• **Activity**: After finding the line with "[run 5: worst max-delay path: stages]" in the data below, set down exactly each line through the one with "met2,0.47,1723,0.377", inclusive, and stop there.

Items from a data source:
*** Block opens ***
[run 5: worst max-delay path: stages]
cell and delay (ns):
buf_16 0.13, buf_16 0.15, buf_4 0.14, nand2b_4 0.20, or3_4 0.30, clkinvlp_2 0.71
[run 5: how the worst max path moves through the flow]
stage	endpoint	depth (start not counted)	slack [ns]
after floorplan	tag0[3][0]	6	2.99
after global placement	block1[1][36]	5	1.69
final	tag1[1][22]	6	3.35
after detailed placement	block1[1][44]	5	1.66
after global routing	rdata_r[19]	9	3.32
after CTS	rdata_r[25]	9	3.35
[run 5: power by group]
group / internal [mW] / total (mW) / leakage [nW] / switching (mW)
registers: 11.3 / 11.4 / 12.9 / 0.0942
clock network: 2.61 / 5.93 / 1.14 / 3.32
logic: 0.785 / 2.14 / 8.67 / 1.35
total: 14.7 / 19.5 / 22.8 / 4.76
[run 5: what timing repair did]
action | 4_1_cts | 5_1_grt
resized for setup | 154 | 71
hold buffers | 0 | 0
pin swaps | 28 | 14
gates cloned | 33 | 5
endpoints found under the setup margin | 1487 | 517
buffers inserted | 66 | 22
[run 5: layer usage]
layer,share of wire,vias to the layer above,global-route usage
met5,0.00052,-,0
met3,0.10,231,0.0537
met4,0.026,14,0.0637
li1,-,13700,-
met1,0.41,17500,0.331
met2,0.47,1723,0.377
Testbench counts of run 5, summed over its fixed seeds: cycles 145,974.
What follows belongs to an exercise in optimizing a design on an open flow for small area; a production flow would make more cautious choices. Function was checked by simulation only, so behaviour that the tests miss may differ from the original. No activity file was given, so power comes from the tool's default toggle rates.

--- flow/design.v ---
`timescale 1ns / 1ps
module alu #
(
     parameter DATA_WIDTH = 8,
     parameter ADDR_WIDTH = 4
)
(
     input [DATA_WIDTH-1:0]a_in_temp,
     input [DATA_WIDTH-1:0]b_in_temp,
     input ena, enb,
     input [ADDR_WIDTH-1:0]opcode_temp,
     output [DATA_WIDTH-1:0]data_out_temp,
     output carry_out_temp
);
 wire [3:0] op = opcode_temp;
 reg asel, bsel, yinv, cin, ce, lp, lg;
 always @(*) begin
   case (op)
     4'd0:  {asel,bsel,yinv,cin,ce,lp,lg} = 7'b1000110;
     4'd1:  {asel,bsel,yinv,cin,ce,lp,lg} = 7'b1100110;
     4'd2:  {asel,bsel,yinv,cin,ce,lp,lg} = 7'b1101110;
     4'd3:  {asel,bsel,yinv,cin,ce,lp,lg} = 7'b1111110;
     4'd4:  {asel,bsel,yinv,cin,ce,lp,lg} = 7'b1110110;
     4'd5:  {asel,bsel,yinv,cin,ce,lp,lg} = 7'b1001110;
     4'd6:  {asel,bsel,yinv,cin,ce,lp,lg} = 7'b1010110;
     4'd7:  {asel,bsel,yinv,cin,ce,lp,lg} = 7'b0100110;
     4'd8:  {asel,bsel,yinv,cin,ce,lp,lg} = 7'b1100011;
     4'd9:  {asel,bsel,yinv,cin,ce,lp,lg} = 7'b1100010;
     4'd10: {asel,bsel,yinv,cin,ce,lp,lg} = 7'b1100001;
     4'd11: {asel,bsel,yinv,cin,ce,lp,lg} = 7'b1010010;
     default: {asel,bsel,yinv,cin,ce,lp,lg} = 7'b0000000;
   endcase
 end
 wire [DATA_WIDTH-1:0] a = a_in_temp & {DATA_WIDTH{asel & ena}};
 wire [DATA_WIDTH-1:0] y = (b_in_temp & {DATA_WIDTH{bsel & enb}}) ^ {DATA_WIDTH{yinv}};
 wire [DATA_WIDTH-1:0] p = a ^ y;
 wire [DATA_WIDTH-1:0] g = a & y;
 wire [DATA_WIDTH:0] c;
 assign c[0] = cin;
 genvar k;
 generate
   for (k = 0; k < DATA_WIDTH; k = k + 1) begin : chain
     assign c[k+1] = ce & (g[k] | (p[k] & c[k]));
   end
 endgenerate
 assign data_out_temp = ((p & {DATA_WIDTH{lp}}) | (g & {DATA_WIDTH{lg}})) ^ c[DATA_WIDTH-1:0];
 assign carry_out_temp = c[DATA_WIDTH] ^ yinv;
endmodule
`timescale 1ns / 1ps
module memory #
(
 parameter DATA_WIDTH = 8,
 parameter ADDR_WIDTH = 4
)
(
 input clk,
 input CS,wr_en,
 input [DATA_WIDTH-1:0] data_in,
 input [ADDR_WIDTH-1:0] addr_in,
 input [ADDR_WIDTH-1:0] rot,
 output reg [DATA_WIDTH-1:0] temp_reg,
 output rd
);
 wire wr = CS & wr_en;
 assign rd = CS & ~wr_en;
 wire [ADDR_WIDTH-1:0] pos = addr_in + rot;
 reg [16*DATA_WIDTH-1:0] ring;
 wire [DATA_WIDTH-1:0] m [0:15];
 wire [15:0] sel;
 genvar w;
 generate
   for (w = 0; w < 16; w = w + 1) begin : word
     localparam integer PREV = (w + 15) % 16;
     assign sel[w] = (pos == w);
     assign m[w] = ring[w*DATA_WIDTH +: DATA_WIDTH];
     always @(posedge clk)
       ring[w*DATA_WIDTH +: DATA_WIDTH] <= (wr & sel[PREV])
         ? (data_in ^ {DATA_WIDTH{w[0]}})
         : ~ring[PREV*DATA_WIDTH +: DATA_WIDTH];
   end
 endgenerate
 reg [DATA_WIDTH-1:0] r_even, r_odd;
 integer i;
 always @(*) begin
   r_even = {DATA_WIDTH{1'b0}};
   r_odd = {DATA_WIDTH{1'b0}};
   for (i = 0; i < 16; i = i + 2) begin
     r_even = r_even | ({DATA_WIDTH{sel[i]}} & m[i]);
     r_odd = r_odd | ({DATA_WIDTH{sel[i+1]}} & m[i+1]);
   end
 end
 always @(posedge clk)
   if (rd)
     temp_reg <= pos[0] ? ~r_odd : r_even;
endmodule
*** Block closes ***
*** Block opens ***
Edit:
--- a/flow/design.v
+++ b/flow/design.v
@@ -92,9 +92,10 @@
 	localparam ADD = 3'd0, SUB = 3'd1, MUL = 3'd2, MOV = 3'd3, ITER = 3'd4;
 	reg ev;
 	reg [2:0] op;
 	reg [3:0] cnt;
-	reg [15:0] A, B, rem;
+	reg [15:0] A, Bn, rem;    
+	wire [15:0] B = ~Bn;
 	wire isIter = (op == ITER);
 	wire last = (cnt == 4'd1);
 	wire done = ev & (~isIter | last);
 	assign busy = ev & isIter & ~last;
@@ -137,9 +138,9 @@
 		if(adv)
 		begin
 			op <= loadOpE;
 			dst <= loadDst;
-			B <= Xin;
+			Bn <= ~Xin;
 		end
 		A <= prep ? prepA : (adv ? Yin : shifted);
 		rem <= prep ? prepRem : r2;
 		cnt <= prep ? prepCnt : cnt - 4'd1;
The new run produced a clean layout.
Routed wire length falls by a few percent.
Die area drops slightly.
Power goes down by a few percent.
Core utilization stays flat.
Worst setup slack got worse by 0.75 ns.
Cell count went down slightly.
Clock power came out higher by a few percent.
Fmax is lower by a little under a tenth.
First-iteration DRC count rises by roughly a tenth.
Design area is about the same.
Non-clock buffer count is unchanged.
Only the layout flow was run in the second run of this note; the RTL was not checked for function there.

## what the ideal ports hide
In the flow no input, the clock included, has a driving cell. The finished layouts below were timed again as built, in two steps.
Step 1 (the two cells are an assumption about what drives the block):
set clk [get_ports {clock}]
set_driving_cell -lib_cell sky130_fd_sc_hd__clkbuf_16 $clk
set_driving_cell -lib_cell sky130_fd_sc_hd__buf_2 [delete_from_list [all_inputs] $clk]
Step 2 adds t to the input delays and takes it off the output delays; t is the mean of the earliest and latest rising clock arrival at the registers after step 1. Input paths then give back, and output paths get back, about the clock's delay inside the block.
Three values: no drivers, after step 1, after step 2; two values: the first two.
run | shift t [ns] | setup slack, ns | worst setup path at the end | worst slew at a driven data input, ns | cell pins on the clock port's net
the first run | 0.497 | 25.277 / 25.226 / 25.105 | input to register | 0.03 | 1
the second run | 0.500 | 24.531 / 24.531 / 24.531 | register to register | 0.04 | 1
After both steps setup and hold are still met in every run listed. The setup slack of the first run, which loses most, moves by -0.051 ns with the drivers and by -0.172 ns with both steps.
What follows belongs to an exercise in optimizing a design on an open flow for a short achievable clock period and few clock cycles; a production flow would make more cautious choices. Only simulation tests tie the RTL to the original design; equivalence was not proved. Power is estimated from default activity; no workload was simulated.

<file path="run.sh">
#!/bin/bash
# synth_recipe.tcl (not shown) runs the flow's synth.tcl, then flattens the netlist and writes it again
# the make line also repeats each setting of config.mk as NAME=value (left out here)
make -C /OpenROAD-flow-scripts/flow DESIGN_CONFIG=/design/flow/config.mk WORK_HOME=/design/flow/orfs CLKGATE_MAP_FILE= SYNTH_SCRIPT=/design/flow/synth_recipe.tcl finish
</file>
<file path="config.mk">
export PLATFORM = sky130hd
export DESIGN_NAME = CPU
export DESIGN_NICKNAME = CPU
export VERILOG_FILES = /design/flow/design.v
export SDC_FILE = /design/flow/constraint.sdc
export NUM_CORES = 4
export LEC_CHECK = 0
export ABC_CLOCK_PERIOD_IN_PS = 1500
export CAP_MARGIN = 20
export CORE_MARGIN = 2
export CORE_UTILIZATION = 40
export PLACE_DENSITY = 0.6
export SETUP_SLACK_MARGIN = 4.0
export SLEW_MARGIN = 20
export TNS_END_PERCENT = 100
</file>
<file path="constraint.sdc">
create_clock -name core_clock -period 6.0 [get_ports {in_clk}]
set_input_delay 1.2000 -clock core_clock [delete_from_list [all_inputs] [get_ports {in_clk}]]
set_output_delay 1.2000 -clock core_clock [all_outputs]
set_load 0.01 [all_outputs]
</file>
*** Block closes ***
• **Answer box**:
[run 5: worst max-delay path: stages]
cell and delay (ns):
buf_16 0.13, buf_16 0.15, buf_4 0.14, nand2b_4 0.20, or3_4 0.30, clkinvlp_2 0.71
[run 5: how the worst max path moves through the flow]
stage	endpoint	depth (start not counted)	slack [ns]
after floorplan	tag0[3][0]	6	2.99
after global placement	block1[1][36]	5	1.69
final	tag1[1][22]	6	3.35
after detailed placement	block1[1][44]	5	1.66
after global routing	rdata_r[19]	9	3.32
after CTS	rdata_r[25]	9	3.35
[run 5: power by group]
group / internal [mW] / total (mW) / leakage [nW] / switching (mW)
registers: 11.3 / 11.4 / 12.9 / 0.0942
clock network: 2.61 / 5.93 / 1.14 / 3.32
logic: 0.785 / 2.14 / 8.67 / 1.35
total: 14.7 / 19.5 / 22.8 / 4.76
[run 5: what timing repair did]
action | 4_1_cts | 5_1_grt
resized for setup | 154 | 71
hold buffers | 0 | 0
pin swaps | 28 | 14
gates cloned | 33 | 5
endpoints found under the setup margin | 1487 | 517
buffers inserted | 66 | 22
[run 5: layer usage]
layer,share of wire,vias to the layer above,global-route usage
met5,0.00052,-,0
met3,0.10,231,0.0537
met4,0.026,14,0.0637
li1,-,13700,-
met1,0.41,17500,0.331
met2,0.47,1723,0.377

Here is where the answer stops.